Toni felt like she might whack the woman right across the face. "Forget it," she almost snapped. "Stan called to say he won't be home for supper. I tossed dinner into the garbage can."
"How come he won't be home?" A mischievous twinkle appeared in Irma's eye.
"He's working late at the office," Toni answered a little too emphatically. "You know, the way Elliot often does."
"Elliot will be home for dinner at six," Irma announced instantly. "He told me so this afternoon."
"How nice." Toni smiled, pleased that she'd gotten through to Irma with that last dig. "Now tell me what you were going to or so help me I'm leaving."
"Hell, don't do that," Irma grinned, as if the knowledge she was about to impart was her only reason for living. "I've only begun."
Toni arranged herself at the edge of a gold brocade sofa and waited for Irma to continue. The size of the shot that the woman was pouring into her glass made Toni wonder if Irma was going to be able to get through her story at all.
"It seems," Irma hurried back to conversational life with amazing gusto, " ... that not only did Carl tell Elliot off, but he also threatened to go right to Eva Stillwell!"
"You mean the Vice-President?" Toni asked. "None other." Irma made a distasteful face. "Ever meet the woman? "No." Toni shook her head.
"I only met her once myself," Irma confided. "Very ugly."
"What did Carl want with her?" Toni asked, before Irma got herself hung up with how ugly Eva Stillwell was.
"God only knows," Irma sighed. "Maybe he was going to tell her some nasty things about Elliot.

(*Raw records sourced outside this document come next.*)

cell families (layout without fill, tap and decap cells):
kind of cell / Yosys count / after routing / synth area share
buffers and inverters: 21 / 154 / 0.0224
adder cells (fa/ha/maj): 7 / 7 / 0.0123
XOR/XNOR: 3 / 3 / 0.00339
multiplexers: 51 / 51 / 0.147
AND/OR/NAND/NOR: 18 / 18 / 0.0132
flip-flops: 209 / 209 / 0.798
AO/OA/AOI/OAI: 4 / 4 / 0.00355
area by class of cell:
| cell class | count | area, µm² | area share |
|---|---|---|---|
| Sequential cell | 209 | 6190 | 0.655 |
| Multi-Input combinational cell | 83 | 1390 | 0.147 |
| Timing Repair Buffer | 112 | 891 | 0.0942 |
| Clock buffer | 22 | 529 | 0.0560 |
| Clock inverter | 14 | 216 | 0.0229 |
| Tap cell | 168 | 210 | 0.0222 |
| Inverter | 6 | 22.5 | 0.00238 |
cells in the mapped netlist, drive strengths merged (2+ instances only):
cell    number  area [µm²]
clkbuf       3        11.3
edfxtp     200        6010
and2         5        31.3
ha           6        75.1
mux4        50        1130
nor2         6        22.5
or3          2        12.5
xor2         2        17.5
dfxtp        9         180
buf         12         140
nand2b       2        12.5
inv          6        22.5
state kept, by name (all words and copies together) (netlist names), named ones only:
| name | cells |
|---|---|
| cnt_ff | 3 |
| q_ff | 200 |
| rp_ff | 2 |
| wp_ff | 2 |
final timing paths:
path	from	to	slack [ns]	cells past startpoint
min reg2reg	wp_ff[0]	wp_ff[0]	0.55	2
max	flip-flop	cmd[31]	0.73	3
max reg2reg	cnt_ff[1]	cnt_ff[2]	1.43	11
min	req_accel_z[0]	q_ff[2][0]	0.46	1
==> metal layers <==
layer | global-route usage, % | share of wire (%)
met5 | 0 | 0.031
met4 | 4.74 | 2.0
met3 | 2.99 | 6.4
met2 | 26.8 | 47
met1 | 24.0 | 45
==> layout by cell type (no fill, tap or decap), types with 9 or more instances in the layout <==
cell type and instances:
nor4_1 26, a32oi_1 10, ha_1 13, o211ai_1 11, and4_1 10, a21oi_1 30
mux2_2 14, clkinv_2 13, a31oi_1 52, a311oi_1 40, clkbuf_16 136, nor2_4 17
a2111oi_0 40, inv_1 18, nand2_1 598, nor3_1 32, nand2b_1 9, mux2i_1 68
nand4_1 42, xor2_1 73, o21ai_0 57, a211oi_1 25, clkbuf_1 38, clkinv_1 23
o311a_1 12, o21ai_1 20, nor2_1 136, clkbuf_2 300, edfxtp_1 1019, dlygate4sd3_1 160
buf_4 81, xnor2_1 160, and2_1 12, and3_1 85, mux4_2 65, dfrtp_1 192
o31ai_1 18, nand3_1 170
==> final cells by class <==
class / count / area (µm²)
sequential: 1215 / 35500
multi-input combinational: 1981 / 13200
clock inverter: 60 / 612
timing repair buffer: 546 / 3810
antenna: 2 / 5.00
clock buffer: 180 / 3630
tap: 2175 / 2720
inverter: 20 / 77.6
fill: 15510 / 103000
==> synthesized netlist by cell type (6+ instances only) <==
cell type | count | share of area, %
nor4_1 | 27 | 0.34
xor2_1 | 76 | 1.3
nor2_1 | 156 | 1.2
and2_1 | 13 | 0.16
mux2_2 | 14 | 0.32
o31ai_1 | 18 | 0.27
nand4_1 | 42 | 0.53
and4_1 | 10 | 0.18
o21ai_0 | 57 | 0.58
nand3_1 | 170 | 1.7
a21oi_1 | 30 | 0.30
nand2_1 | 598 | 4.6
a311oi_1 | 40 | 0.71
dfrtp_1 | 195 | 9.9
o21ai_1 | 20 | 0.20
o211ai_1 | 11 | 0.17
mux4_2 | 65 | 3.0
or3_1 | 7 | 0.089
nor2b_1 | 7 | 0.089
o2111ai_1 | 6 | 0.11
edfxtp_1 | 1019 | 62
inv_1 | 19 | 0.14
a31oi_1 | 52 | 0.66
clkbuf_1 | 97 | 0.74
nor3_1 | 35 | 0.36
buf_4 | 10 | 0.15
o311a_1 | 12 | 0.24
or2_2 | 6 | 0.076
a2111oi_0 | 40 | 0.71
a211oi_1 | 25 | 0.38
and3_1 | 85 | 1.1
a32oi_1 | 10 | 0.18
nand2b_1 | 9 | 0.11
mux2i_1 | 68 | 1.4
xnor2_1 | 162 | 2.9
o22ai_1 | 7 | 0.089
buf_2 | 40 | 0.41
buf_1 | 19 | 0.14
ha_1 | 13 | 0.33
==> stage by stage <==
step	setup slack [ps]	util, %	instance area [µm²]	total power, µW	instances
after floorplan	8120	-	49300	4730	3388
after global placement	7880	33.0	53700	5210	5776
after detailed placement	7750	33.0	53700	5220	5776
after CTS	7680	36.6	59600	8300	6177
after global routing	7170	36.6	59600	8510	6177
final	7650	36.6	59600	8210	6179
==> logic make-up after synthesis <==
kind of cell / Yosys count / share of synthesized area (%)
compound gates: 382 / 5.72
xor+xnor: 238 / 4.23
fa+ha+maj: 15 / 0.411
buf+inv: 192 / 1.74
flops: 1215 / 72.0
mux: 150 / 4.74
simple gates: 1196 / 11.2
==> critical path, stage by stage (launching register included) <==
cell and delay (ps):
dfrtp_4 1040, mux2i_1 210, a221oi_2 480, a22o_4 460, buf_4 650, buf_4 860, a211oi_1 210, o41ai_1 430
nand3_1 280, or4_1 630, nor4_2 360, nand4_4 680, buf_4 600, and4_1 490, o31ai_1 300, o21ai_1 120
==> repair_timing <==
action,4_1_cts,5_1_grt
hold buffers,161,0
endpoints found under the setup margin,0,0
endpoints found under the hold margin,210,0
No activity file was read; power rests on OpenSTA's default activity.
File: config.mk
export PLATFORM = sky130hd
export DESIGN_NAME = olist_cell
export DESIGN_NICKNAME = d
export VERILOG_FILES = /design/src/rtl/core/olist_pkg.sv /design/src/rtl/core/olist_cell.sv
export SDC_FILE = /design/constraint.sdc
export NUM_CORES = 1
export LEC_CHECK = 0
export BUFFER_PORTS_ARGS = -buffer_cell sky130_fd_sc_hd__buf_2
export CORE_AREA = 5 5 109 111
export CTS_CLUSTER_DIAMETER = 60
export DETAILED_ROUTE_END_ITERATION = 10
export DIE_AREA = 0 0 114 116
export PLACE_DENSITY = 0.65
export SYNTH_ARGS = -nofsm -noshare
export SYNTH_HDL_FRONTEND = slang
export SYNTH_SLANG_ARGS = --single-unit
export TNS_END_PERCENT = 50
File: constraint.sdc
create_clock -name clk -period 9.76 [get_ports clk]
set_input_delay 0 -clock clk [delete_from_list [all_inputs] [get_ports clk]]
set_output_delay 0 -clock clk [all_outputs]
set_load 0.05 [all_outputs]
File: src/rtl/core/olist_pkg.sv
// Shared types and constants for the ordered list engine.
// Used by olist_cell and ordered_list_engine_unit; no dependencies.
package olist_pkg;

    localparam int CAPACITY_DEF = 32;
    localparam int VAL_W        = 32;
    localparam int POS_W        = 6;
    localparam int CNT_W        = 7;

    typedef enum logic [2:0] {
        FN_ADD_FRONT = 3'd0,
        FN_ADD_BACK  = 3'd1,
        FN_ADD_AFTER = 3'd2,
        FN_DEL_FRONT = 3'd3,
        FN_DEL_BACK  = 3'd4,
        FN_DEL_INDEX = 3'd5,
        FN_SWAP      = 3'd6,
        FN_DUMP      = 3'd7
    } func_t;

    typedef enum logic [1:0] {
        ST_OK    = 2'd0,
        ST_RANGE = 2'd1,
        ST_FULL  = 2'd2,
        ST_EMPTY = 2'd3
    } status_t;

    typedef enum logic [2:0] {
        CELL_HOLD,
        CELL_INSERT,
        CELL_DELETE,
        CELL_ROTATE,
        CELL_SWAP
    } cell_op_t;

    // broadcast to every cell of the row
    typedef struct packed {
        cell_op_t                 op;
        logic [CNT_W-1:0]         pos;      // insert/delete position, first swap position
        logic [CNT_W-1:0]         pos_b;    // second swap position
        logic [CNT_W-1:0]         count;    // live length, for rotate wrap
        logic [CNT_W-1:0]         rd_pos;   // cell driving the read bus
        logic signed [VAL_W-1:0]  ins_val;
        logic signed [VAL_W-1:0]  a_val;
        logic signed [VAL_W-1:0]  b_val;
    } cell_ctrl_t;

endpackage
$ cat src/hdl/piecewise_linear_key_index_assert.svh
// Assertion macros shared by the key index modules.
`ifndef PIECEWISE_LINEAR_KEY_INDEX_ASSERT_SVH
`define PIECEWISE_LINEAR_KEY_INDEX_ASSERT_SVH

// Same-cycle implication, ignored while reset is high.
`define PLKI_ASSERT_NOW(label, clk, rst, ante, cons, msg) \
   label: assert property (@(posedge clk) disable iff (rst) (ante) |-> (cons)) \
      else $error(msg);

// Next-cycle implication, ignored while reset is high.
`define PLKI_ASSERT_NEXT(label, clk, rst, ante, cons, msg) \
   label: assert property (@(posedge clk) disable iff (rst) (ante) |=> (cons)) \
      else $error(msg);

`endif

$ cat src/hdl/plki_ram.sv
// Generic single-write, single-read RAM with registered read data.
module plki_ram #(
   parameter int WIDTH = 8,
   parameter int DEPTH = 16
) (
   input  logic                     clock,
   input  logic                     wr_en,
   input  logic [$clog2(DEPTH)-1:0] wr_addr,
   input  logic [WIDTH-1:0]         wr_data,
   input  logic [$clog2(DEPTH)-1:0] rd_addr,
   output logic [WIDTH-1:0]         rd_data
);

   logic [WIDTH-1:0] mem [DEPTH];
   logic [WIDTH-1:0] rd_data_ff;

   // Write port and registered read port.
   always_ff @(posedge clock) begin
      if (wr_en) begin
         mem[wr_addr] <= wr_data;
      end
      rd_data_ff <= mem[rd_addr];
   end

   assign rd_data = rd_data_ff;

endmodule

$ cat config.mk
export PLATFORM = sky130hd
export DESIGN_NAME = plki_ram
export DESIGN_NICKNAME = d
export VERILOG_FILES = /design/src/hdl/piecewise_linear_key_index_assert.svh /design/src/hdl/plki_ram.sv
export SDC_FILE = /design/constraint.sdc
export NUM_CORES = 1
export LEC_CHECK = 0
export BUFFER_PORTS_ARGS = -buffer_cell sky130_fd_sc_hd__buf_2
export CAP_MARGIN = 15
export CORE_MARGIN = 5
export CORE_UTILIZATION = 60
export CTS_CLUSTER_DIAMETER = 150
export CTS_CLUSTER_SIZE = 16
export DETAILED_ROUTE_END_ITERATION = 16
export GPL_TIMING_DRIVEN = 0
export PLACE_DENSITY = 0.89
export SYNTH_ARGS = -nofsm -noshare
export SYNTH_HDL_FRONTEND = slang
export SYNTH_SLANG_ARGS = --single-unit
$ cat constraint.sdc
create_clock -name clock -period 2.8 [get_ports clock]
set_input_delay 0.42 -clock clock [delete_from_list [all_inputs] [get_ports clock]]
set_output_delay 0.42 -clock clock [all_outputs]
set_load 0.02 [all_outputs]
==> reports/qor.txt <==
Layout cells sized above 1 -> 30.4%
Hold Crit Class -> primary input to flop
Avg Synthesized Cell Area -> 22.5 µm²
H-tree levels -> 4
Worst Hold Depth -> 1
Core ar. -> 8300 µm²
Max Cap Viol -> 0
RSZ-0062 raised after global routing -> false
Max Slew Vio Count -> 0
Tot Pwr -> 4.81 mW
DRT Pass-1 Iters -> 5
Die Ht -> 103 µm
Port Buffers -> 24
Fin. Hold Viols -> 0
Initial DRC count -> 286
Ports -> 26
Sequential Area -> 4000 µm²
Drt drc -> 0
Pwr dens -> 796 nW/µm²
Post-synth top flop -> edfxtp_1
Die area -> 10500 µm²
Met2 usage -> 33.5%
Fin cells -> 394
Period utilisation layout -> 57.4%
Vias -> 2527
Met3 Resource Use GR -> 5.21%
Static Leak -> 2.05 nW
GR peak layer -> met2
CTS resizes -> 0
CTS Hold Buffers Added -> 0
Register area share after synthesis -> 77.8%
Kind of critical path -> primary input to flop
Worst slew pin tran -> 834 ps
Synth Area in Adders -> 0%
Dpl cells -> 358
FF-to-FF path depth -> 3
Mapped cell area -> 5150 µm²
Post-synth net total -> 247
Num rows -> 33
Gr usage total -> 21.8%
Synth Area in Compound Gates -> 2.33%
Min Tclk post-route -> 1610 ps
Clk Latency, worst-skew pair -> 500 ps
Vias per Instance -> 6.41
FFs w/ async S/R, synth -> 0%
ANT cells -> 0
Status -> complete, no violations
NumNets Final -> 294
Finish-stage setup viols -> 0
Clock buffer depth -> 2
Starting Density -> 62.0%
Die Width -> 103 µm
Simple-gate share of the synthesized area -> 3.18%
Met1 usage -> 31.4%
Flops & latches, synth -> 136
Clock tree sinks -> 136
Clock tree root driver cell -> clkbuf_8
Commonest non-fill, non-tap cell in the layout -> edfxtp_1
Number of post-CTS setup repair buffers -> 0
Endpoint class of the critical path -> flop
TritonCTS buffer count -> 17
Max FO, Critical Path -> 6
Gpl congestion -> 0.744
P&R area growth vs syn -> 17.4%
Initial antenna violation count -> 0
R2r setup slk -> 1300 ps
Routed Antenna Nets -> 0
YS warnings -> 0
CP required -> 3000 ps
Remaining global-route overflow -> 0
Commonest non-fill, non-tap cells in the layout -> edfxtp_1, buf_2, mux4_2
Drt wl/cell -> 26.4 µm
TritonCTS clock tree -> built
Worst IR Drop VDD -> 0.000628 V
Largest net degree at the start of global routing -> 17
Vias in the first global route -> 2502
Setup TNS -> 0 ps
Fmax -> 622 MHz
Final wirelength -> 10.4 mm
Crit path DAT -> 1810 ps
Worst Skew -> 7.72 ps
Critical Path Start Type -> primary input
Layout fillers -> 441
Post-Synth XOR/XNOR Area -> 0%
Post-synthesis cell type count -> 19
Global-route wire length before repair -> 15.6 mm
Largest family of logic cells by synthesized area -> multiplexers
Post-synth EDFFs -> 128
Synth Instances -> 229
Slew headroom -> 44.2%
Clock transition at the registers of the reported paths -> 60 ps
Multi-input gate area -> 1060 µm²
Mux contribution to synthesized area -> 15.0%
Hpwl dp -> 6.24 mm
$ cat src/hw/rtl/jsu_step.sv
// Decode step for the JSON string unescape block: mode state machine and
// \u accumulator, one byte per accepted word. Depends on jsu_pkg.
module jsu_step (
  input  logic             clk,
  input  logic             rst_n,
  input  logic             in_fire,
  input  logic [7:0]       in_byte,
  output jsu_pkg::jsu_res_t res
);

  typedef enum logic [1:0] {
    MODE_IDLE = 2'd0,
    MODE_STR  = 2'd1,
    MODE_ESC  = 2'd2,
    MODE_HEX  = 2'd3
  } mode_t;

  mode_t       mode_r, mode_nxt;
  logic [1:0]  hex_cnt_r, hex_cnt_nxt;
  logic [15:0] code_r, code_nxt;
  logic        code_ok_r, code_ok_nxt;

  logic        blank;
  logic        hex_hit;
  logic [3:0]  hex_val;
  logic        ok_acc;
  logic [15:0] code_acc;

  assign blank = (in_byte == jsu_pkg::CHR_SPACE) ||
                 ((in_byte >= 8'h09) && (in_byte <= 8'h0D));

  always_comb begin
    hex_hit = 1'b1;
    hex_val = 4'd0;
    if ((in_byte >= 8'h30) && (in_byte <= 8'h39)) begin
      hex_val = 4'(in_byte - 8'h30);
    end else if ((in_byte >= 8'h61) && (in_byte <= 8'h66)) begin
      hex_val = 4'(in_byte - 8'h57);
    end else if ((in_byte >= 8'h41) && (in_byte <= 8'h46)) begin
      hex_val = 4'(in_byte - 8'h37);
    end else begin
      hex_hit = 1'b0;
    end
  end

  assign ok_acc   = code_ok_r & hex_hit;
  assign code_acc = {code_r[11:0], hex_val};

  always_comb begin
    mode_nxt    = mode_r;
    hex_cnt_nxt = hex_cnt_r;
    code_nxt    = code_r;
    code_ok_nxt = code_ok_r;
    res.valid   = 1'b0;
    res.data    = jsu_pkg::CHR_NUL;
    res.kind    = jsu_pkg::KIND_CHAR;
    case (mode_r)
      MODE_IDLE: begin
        if (in_byte == jsu_pkg::CHR_QUOTE) begin
          mode_nxt = MODE_STR;
        end else if (!blank) begin
          res.valid = 1'b1;
          res.kind  = jsu_pkg::KIND_ERROR;
        end
      end
      MODE_STR: begin
        if (in_byte == jsu_pkg::CHR_NUL) begin
          mode_nxt  = MODE_IDLE;
          res.valid = 1'b1;
          res.kind  = jsu_pkg::KIND_ERROR;
        end else if (in_byte == jsu_pkg::CHR_QUOTE) begin
          mode_nxt  = MODE_IDLE;
          res.valid = 1'b1;
          res.kind  = jsu_pkg::KIND_CLOSE;
        end else if (in_byte == jsu_pkg::CHR_BSLSH) begin
          mode_nxt = MODE_ESC;
        end else begin
          res.valid = 1'b1;
          res.data  = in_byte;
        end
      end
      MODE_ESC: begin
        if (in_byte == jsu_pkg::CHR_NUL) begin
          mode_nxt  = MODE_IDLE;
          res.valid = 1'b1;
          res.kind  = jsu_pkg::KIND_ERROR;
        end else if (in_byte == 8'h75) begin
          mode_nxt    = MODE_HEX;
          hex_cnt_nxt = 2'd0;
          code_nxt    = 16'h0000;
          code_ok_nxt = 1'b1;
        end else begin
          mode_nxt  = MODE_STR;
          res.valid = 1'b1;
          case (in_byte)
            8'h62:   res.data = 8'h08;
            8'h66:   res.data = 8'h0C;
            8'h6E:   res.data = 8'h0A;
            8'h72:   res.data = 8'h0D;
            8'h74:   res.data = 8'h09;
            default: res.data = in_byte;
          endcase
        end
      end
      MODE_HEX: begin
        if (in_byte == jsu_pkg::CHR_NUL) begin
          mode_nxt    = MODE_IDLE;
          hex_cnt_nxt = 2'd0;
          res.valid   = 1'b1;
          res.kind    = jsu_pkg::KIND_ERROR;
        end else begin
          code_nxt    = code_acc;
          code_ok_nxt = ok_acc;
          if (hex_cnt_r == 2'd3) begin
            // fourth digit: give the code if all digits are hex and it is non-zero plain ASCII, else substitute
            hex_cnt_nxt = 2'd0;
            mode_nxt    = MODE_STR;
            res.valid   = 1'b1;
            if (ok_acc && (code_acc != 16'h0000) && (code_acc < jsu_pkg::CODE_LIMIT)) begin
              res.data = code_acc[7:0];
            end else begin
              res.data = jsu_pkg::CHR_SUBST;
            end
          end else begin
            hex_cnt_nxt = hex_cnt_r + 2'd1;
          end
        end
      end
      default: begin
        mode_nxt = MODE_IDLE;
      end
    endcase
  end

  always_ff @(posedge clk) begin
    if (!rst_n) begin
      mode_r    <= MODE_IDLE;
      hex_cnt_r <= 2'd0;
      code_r    <= 16'h0000;
      code_ok_r <= 1'b1;
    end else if (in_fire) begin
      mode_r    <= mode_nxt;
      hex_cnt_r <= hex_cnt_nxt;
      code_r    <= code_nxt;
      code_ok_r <= code_ok_nxt;
    end
  end

endmodule

$ cat src/hw/rtl/json_string_unescape.sv
// Top level of the JSON string unescape block: handshake and result register
// around the decode step. Depends on jsu_pkg and jsu_step.
//
// Usage:
//   Input channel in_valid/in_ready carries one text word (in_text_byte) per
//   transfer; a zero byte marks the end of the text. Outside a string
//   whitespace is skipped and an opening quote enters a string.
//   Result channel out_valid/out_ready carries out_byte and out_kind:
//   kind 0 a decoded character, 1 string closed, 2 error (out_byte is 0
//   for kinds 1 and 2). Bytes that cause no result (quotes opening a string,
//   whitespace outside strings, escape backslashes, the u of \u and \u digits
//   before the fourth) give no word. A result appears in the cycle after its
//   input word is accepted. One word is taken per cycle while the receiver
//   keeps up; in_ready is high whenever the single result register is empty
//   or being emptied. When the receiver stalls, the result is held and
//   in_ready drops until it is taken.
//   Reset (rst_n low, synchronous) empties the result register and returns
//   the decoder to idle outside any string.
module json_string_unescape (
  input  logic       clk,
  input  logic       rst_n,
  input  logic       in_valid,
  output logic       in_ready,
  input  logic [7:0] in_text_byte,
  output logic       out_valid,
  input  logic       out_ready,
  output logic [7:0] out_byte,
  output logic [1:0] out_kind
);

  jsu_pkg::jsu_res_t res;
  logic              in_fire;
  logic              out_valid_r;
  logic [7:0]        out_byte_r;
  logic [1:0]        out_kind_r;

  assign in_ready = !out_valid_r || out_ready;
  assign in_fire  = in_valid && in_ready;

  jsu_step u_step (
    .clk     (clk),
    .rst_n   (rst_n),
    .in_fire (in_fire),
    .in_byte (in_text_byte),
    .res     (res)
  );

  always_ff @(posedge clk) begin
    if (!rst_n) begin
      out_valid_r <= 1'b0;
    end else if (in_fire) begin
      out_valid_r <= res.valid;
    end else if (out_ready) begin
      out_valid_r <= 1'b0;
    end
  end

  // payload loads only with a new result word
  always_ff @(posedge clk) begin
    if (in_fire && res.valid) begin
      out_byte_r <= res.data;
      out_kind_r <= res.kind;
    end
  end

  assign out_valid = out_valid_r;
  assign out_byte  = out_byte_r;
  assign out_kind  = out_kind_r;

endmodule
--- src/hdl/nwc_pkg.sv ---
// Shared types and constants for the northwest corner transport block.
// Used by nwc_controller, nwc_datapath and northwest_corner_transport_top.
package nwc_pkg;

    localparam int CFG_W     = 6;   // width of the size registers
    localparam int CFG_IDX_W = 1;   // width of the register index
    localparam int IDX_W     = 5;   // width of the item index fields
    localparam int VAL_W     = 32;  // width of loaded values and cost words
    localparam int WGT_W     = 32;  // width of the weight result field
    localparam int SUM_W     = 64;  // width of the cost accumulator

    // Item operation codes
    typedef enum logic [1:0] {
        OP_LOAD_SUPPLY = 2'd0,
        OP_LOAD_DEMAND = 2'd1,
        OP_LOAD_COST   = 2'd2,
        OP_RUN         = 2'd3
    } op_t;

    // Register indexes
    localparam logic [CFG_IDX_W-1:0] REG_NUM_SOURCES = 1'b0;
    localparam logic [CFG_IDX_W-1:0] REG_NUM_SINKS   = 1'b1;

    // Controller states, one-hot
    typedef enum logic [7:0] {
        ST_IDLE   = 8'b0000_0001,
        ST_LOAD   = 8'b0000_0010,
        ST_TAKE   = 8'b0000_0100,
        ST_MUL_LO = 8'b0000_1000,
        ST_MUL_HI = 8'b0001_0000,
        ST_MERGE  = 8'b0010_0000,
        ST_ACCUM  = 8'b0100_0000,
        ST_FINISH = 8'b1000_0000
    } state_t;

    // Commands from controller to datapath
    typedef struct packed {
        logic wr_supply;
        logic wr_demand;
        logic wr_cost;
        logic init;
        logic take;
        logic mul_lo;
        logic mul_hi;
        logic merge;
        logic accum;
        logic finish;
    } cmd_t;

    // Status from datapath to controller
    typedef struct packed {
        logic at_end;   // source or sink index ran past its configured size
        logic alloc;    // current supply and demand are both nonzero
    } stat_t;

endpackage

--- src/hdl/nwc_controller.sv ---
// Sequencer for the northwest corner transport block.
// Depends on nwc_pkg for state, command and status types.
module nwc_controller (
    input  logic           clk,
    input  logic           rst_n,
    input  logic           start,
    input  logic [1:0]     op,
    output logic           busy,
    output nwc_pkg::cmd_t  cmd,
    input  nwc_pkg::stat_t stat
);
    import nwc_pkg::*;

    state_t state_reg;
    state_t state_next;
    logic   accept;

    assign busy   = (state_reg != ST_IDLE);
    assign accept = start && !busy;

    always_comb
    begin
        state_next = state_reg;
        cmd        = '0;
        unique case (state_reg)
            ST_IDLE:
            begin
                if (accept)
                begin
                    unique case (op)
                        OP_LOAD_SUPPLY: cmd.wr_supply = 1'b1;
                        OP_LOAD_DEMAND: cmd.wr_demand = 1'b1;
                        OP_LOAD_COST:   cmd.wr_cost   = 1'b1;
                        OP_RUN:
                        begin
                            cmd.init   = 1'b1;
                            state_next = ST_LOAD;
                        end
                        default: cmd = '0;
                    endcase
                end
            end
            ST_LOAD:
            begin
                state_next = ST_TAKE;
            end
            ST_TAKE:
            begin
                cmd.take = 1'b1;
                priority if (stat.at_end)
                    state_next = ST_FINISH;
                else if (stat.alloc)
                    state_next = ST_MUL_LO;
                else
                    state_next = ST_LOAD;
            end
            ST_MUL_LO:
            begin
                cmd.mul_lo = 1'b1;
                state_next = ST_MUL_HI;
            end
            ST_MUL_HI:
            begin
                cmd.mul_hi = 1'b1;
                state_next = ST_MERGE;
            end
            ST_MERGE:
            begin
                cmd.merge  = 1'b1;
                state_next = ST_ACCUM;
            end
            ST_ACCUM:
            begin
                cmd.accum  = 1'b1;
                state_next = ST_TAKE;
            end
            ST_FINISH:
            begin
                cmd.finish = 1'b1;
                state_next = ST_IDLE;
            end
            default:
            begin
                state_next = ST_IDLE;
            end
        endcase
    end

    always_ff @(posedge clk or negedge rst_n)
    begin
        if (!rst_n)
            state_reg <= ST_IDLE;
        else
            state_reg <= state_next;
    end

endmodule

You know how vicious people get when they lose a job."
"But you said Carl would have quit, anyhow."
"Yes, but it's never the same when you go in to quit and come out being fired. Elliot says he had to practically throw Carl out of the office, bodily."
"I wish I understood all of this," Toni said softly. "Carl always seemed to be such a nice guy. Stan still speaks very highly of him...."
"Of course he's a nice guy. But the man was slipping. Elliot told me so. Carl couldn't do anything right. Sooner or later he would have had to be replaced."
Toni saw the opening for her all important question and took it. "By the way," she tried to sound casual, "who decides which man gets Carl's job?"
"Elliot," Irma announced proudly. "With Eva Still-well's help, of course. But mostly Elliot."
"Oh, is that so?" Toni thought aloud, wondering if she would dare to go as far as she was thinking ... and knowing all the time that she would.
"Irma, would you mind if I joined you for dinner, tonight?"